Before you fly off in a rage of glitter and sparkles, or whatever magical elements you use when mad, I don’t mean to exploit you but seriously? A little help in life would be awesome.
For one, Cinderella’s fairy godmother “pimped her ride” and got her a gown for the ball and magic carriage to ride off and meet her prince. True, I don’t need to find a prince but a wardrobe and nice ride would be amazing. I do adore my car but the payments? Those frankly suck and I think you could leverage your power to my advantage. Also, have you seen my appearance lately? It’s not that I can’t dress up it is more to the fact I am lazy. Yes, lazy. When I roll out of bed in the morning I’m typically happy with myself if I manage not to run into walls or spill cereal on myself, so last thing on my mind is make up, beautiful ball gowns, and whatever girly girls do.

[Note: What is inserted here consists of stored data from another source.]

File: src/rtl/ps2w_sync.sv
module ps2w_sync #(
    parameter int unsigned     WIDTH   = 2,
    parameter int unsigned     STAGES  = 2,
    parameter logic [WIDTH-1:0] RST_VAL = '0
) (
    input  logic             clk_i,
    input  logic             rst_i,
    input  logic [WIDTH-1:0] d_i,
    output logic [WIDTH-1:0] q_o
);
    logic [WIDTH-1:0] stage_q [STAGES];

    for (genvar s = 0; s < STAGES; s++) begin : g_stage
        always_ff @(posedge clk_i) begin
            if (rst_i) begin
                stage_q[s] <= RST_VAL;
            end else if (s == 0) begin
                stage_q[s] <= d_i;
            end else begin
                stage_q[s] <= stage_q[(s == 0) ? 0 : s-1];
            end
        end
    end

    assign q_o = stage_q[STAGES-1];
endmodule

File: src/rtl/ps2w_fall_det.sv
module ps2w_fall_det (
    input  logic clk_i,
    input  logic rst_i,
    input  logic lvl_i,
    output logic fall_o
);
    logic prev_q;

    always_ff @(posedge clk_i) begin
        if (rst_i) prev_q <= 1'b0;
        else       prev_q <= lvl_i;
    end

    assign fall_o = prev_q & ~lvl_i;
endmodule

File: src/rtl/ps2w_timer.sv
module ps2w_timer #(
    parameter int unsigned LIMIT = 880
) (
    input  logic clk_i,
    input  logic rst_i,
    input  logic run_i,
    input  logic clr_i,
    output logic expired_o
);
    localparam int unsigned CW = (LIMIT < 2) ? 1 : $clog2(LIMIT + 1);
    localparam logic [CW-1:0] LAST = CW'(LIMIT - 1);

    logic [CW-1:0] cnt_q;

    always_ff @(posedge clk_i) begin
        if (rst_i || clr_i || !run_i) begin
            cnt_q <= '0;
        end else if (cnt_q != LAST) begin
            cnt_q <= cnt_q + 1'b1;
        end
    end

    assign expired_o = run_i && !clr_i && (cnt_q == LAST);
endmodule

File: src/rtl/ps2w_shifter.sv
module ps2w_shifter
    import ps2w_pkg::*;
(
    input  logic                   clk_i,
    input  logic                   rst_i,
    input  logic                   clr_i,
    input  logic                   shf_i,
    input  logic                   bit_i,
    output logic [PS2W_TAIL_W-1:0] next_o,
    output logic                   last_o
);
    localparam int unsigned CW = $clog2(PS2W_TAIL_W);
    localparam logic [CW-1:0] LAST = CW'(PS2W_TAIL_W - 1);

    logic [PS2W_TAIL_W-1:0] sh_q;
    logic [CW-1:0]          cnt_q;

    // LSB-first: each new bit enters at the top and moves down
    assign next_o = {bit_i, sh_q[PS2W_TAIL_W-1:1]};
    assign last_o = shf_i && (cnt_q == LAST);

    always_ff @(posedge clk_i) begin
        if (rst_i || clr_i) begin
            sh_q  <= '0;
            cnt_q <= '0;
        end else if (shf_i) begin
            sh_q  <= next_o;
            cnt_q <= last_o ? '0 : cnt_q + 1'b1;
        end
    end
endmodule

File: src/rtl/ps2w_rx.sv
module ps2w_rx
    import ps2w_pkg::*;
#(
    parameter int unsigned WAIT_CYCLES  = 880,
    parameter int unsigned STALL_CYCLES = 1000,
    parameter int unsigned SYNC_STAGES  = 2
) (
    input  logic                   clk_i,
    input  logic                   rst_i,
    input  logic                   frame_tick_i,
    input  logic                   ps2_clk_i,
    input  logic                   ps2_dat_i,
    output logic                   ps2_clk_oe_o,
    output logic [PS2W_DATA_W-1:0] byte_o,
    output logic                   byte_vld_o,
    output logic                   par_err_o,
    output logic                   frm_err_o,
    output logic                   tmo_o
);
    ps2w_state_e state_q, state_d;

    logic [1:0] line_s;
    logic       clk_s, dat_s, fall;
    logic       lis_exp, stall_exp;
    logic       start_hit, shift_en, frame_last;
    logic [PS2W_TAIL_W-1:0] tail_next;

    ps2w_result_t res_q;
    logic         vld_q, tmo_q;

    // clock line reads low at reset because this block is holding it low
    ps2w_sync #(
        .WIDTH  (2),
        .STAGES (SYNC_STAGES),
        .RST_VAL(2'b10)
    ) u_sync (
        .clk_i (clk_i),
        .rst_i (rst_i),
        .d_i   ({ps2_dat_i, ps2_clk_i}),
        .q_o   (line_s)
    );

    assign clk_s = line_s[0];
    assign dat_s = line_s[1];

    ps2w_fall_det u_fall (
        .clk_i  (clk_i),
        .rst_i  (rst_i),
        .lvl_i  (clk_s),
        .fall_o (fall)
    );

    ps2w_timer #(.LIMIT(WAIT_CYCLES)) u_win_tmr (
        .clk_i     (clk_i),
        .rst_i     (rst_i),
        .run_i     (state_q == ST_LISTEN),
        .clr_i     (1'b0),
        .expired_o (lis_exp)
    );

    ps2w_timer #(.LIMIT(STALL_CYCLES)) u_gap_tmr (
        .clk_i     (clk_i),
        .rst_i     (rst_i),
        .run_i     (state_q == ST_RECEIVE),
        .clr_i     (fall),
        .expired_o (stall_exp)
    );

    assign start_hit = (state_q == ST_LISTEN) && fall && !dat_s;
    assign shift_en  = (state_q == ST_RECEIVE) && fall;

    ps2w_shifter u_shift (
        .clk_i  (clk_i),
        .rst_i  (rst_i),
        .clr_i  (start_hit),
        .shf_i  (shift_en),
        .bit_i  (dat_s),
        .next_o (tail_next),
        .last_o (frame_last)
    );

    always_comb begin
        state_d = state_q;
        unique case (state_q)
            ST_HOLD:    if (frame_tick_i) state_d = ST_LISTEN;
            ST_LISTEN: begin
                if (start_hit)    state_d = ST_RECEIVE;
                else if (lis_exp) state_d = ST_HOLD;
            end
            ST_RECEIVE: begin
                if (frame_last)     state_d = ST_HOLD;
                else if (stall_exp) state_d = ST_HOLD;
            end
            default: state_d = ST_HOLD;
        endcase
    end

    always_ff @(posedge clk_i) begin
        if (rst_i) begin
            state_q <= ST_HOLD;
            vld_q   <= 1'b0;
            tmo_q   <= 1'b0;
            res_q   <= '0;
        end else begin
            state_q <= state_d;
            vld_q   <= frame_last;
            tmo_q   <= ((state_q == ST_LISTEN) && !start_hit && lis_exp)
                    || ((state_q == ST_RECEIVE) && !fall && stall_exp);
            if (frame_last) res_q <= ps2w_decode(tail_next);
        end
    end

    assign ps2_clk_oe_o = (state_q == ST_HOLD);
    assign byte_o       = res_q.data;
    assign par_err_o    = res_q.par_err;
    assign frm_err_o    = res_q.frm_err;
    assign byte_vld_o   = vld_q;
    assign tmo_o        = tmo_q;
endmodule

File: config.mk
export PLATFORM = sky130hd
export DESIGN_NAME = ps2w_rx
export DESIGN_NICKNAME = d
export VERILOG_FILES = /design/src/rtl/ps2w_pkg.sv /design/src/rtl/ps2w_sync.sv /design/src/rtl/ps2w_fall_det.sv /design/src/rtl/ps2w_timer.sv /design/src/rtl/ps2w_shifter.sv /design/src/rtl/ps2w_rx.sv
export SDC_FILE = /design/constraint.sdc
export NUM_CORES = 1
export LEC_CHECK = 0
export ABC_AREA = 1
export BUFFER_PORTS_ARGS = -buffer_cell sky130_fd_sc_hd__buf_2
export CORE_UTILIZATION = 53
export DETAILED_ROUTE_END_ITERATION = 7
export GPL_TIMING_DRIVEN = 1
export MAX_ROUTING_LAYER = met4
export PLACE_DENSITY = 0.72
export SETUP_SLACK_MARGIN = 0.1
export SKIP_LAST_GASP = 1
export SYNTH_ARGS = -nofsm -noshare
export SYNTH_HDL_FRONTEND = slang
export SYNTH_HIERARCHICAL = 1
export SYNTH_SLANG_ARGS = --single-unit
File: constraint.sdc
create_clock -name clk_i -period 1.7 [get_ports clk_i]
set_input_delay 0 -clock clk_i [delete_from_list [all_inputs] [get_ports clk_i]]
set_output_delay 0 -clock clk_i [all_outputs]
set_load 0.05 [all_outputs]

Perhaps, fairy godmother, you forsake me since I have a boyfriend and thus lose the rights to have your help. What about those years of singledom? Where were you then? Sure, I have Mack now but, you know, you could have sped up the process. I appreciate the good thing that I have but you’re a slacker and I’m sick of making excuses for you.
“Anne, you’re such a selfish girl!” you could argue and aren’t, ultimately, we all selfishly wanting a fairy godmother? Someone to swoop in and fix all our problems magically and have a happily ever after? I think I doubt your existence, fairy godmother, since there are no such things as magic and fairy dust or whatever historical writers wrote about you. If there was with a swoosh of a magic wand those student loans would vanish and last I checked, they’re still there.
Fairy godmother, I’m over you and waiting. I think us females are sick of sitting around waiting for you to take action. I will rally a cry of “Ladies! Let us not sit around waiting for a Prince Charming to find us and all our problems to be fixed! Let us take charge and do it OURSELVES!” and let the masses stand strong, independent women who don’t believe in magic and believe in the power of here, now, and empowerment.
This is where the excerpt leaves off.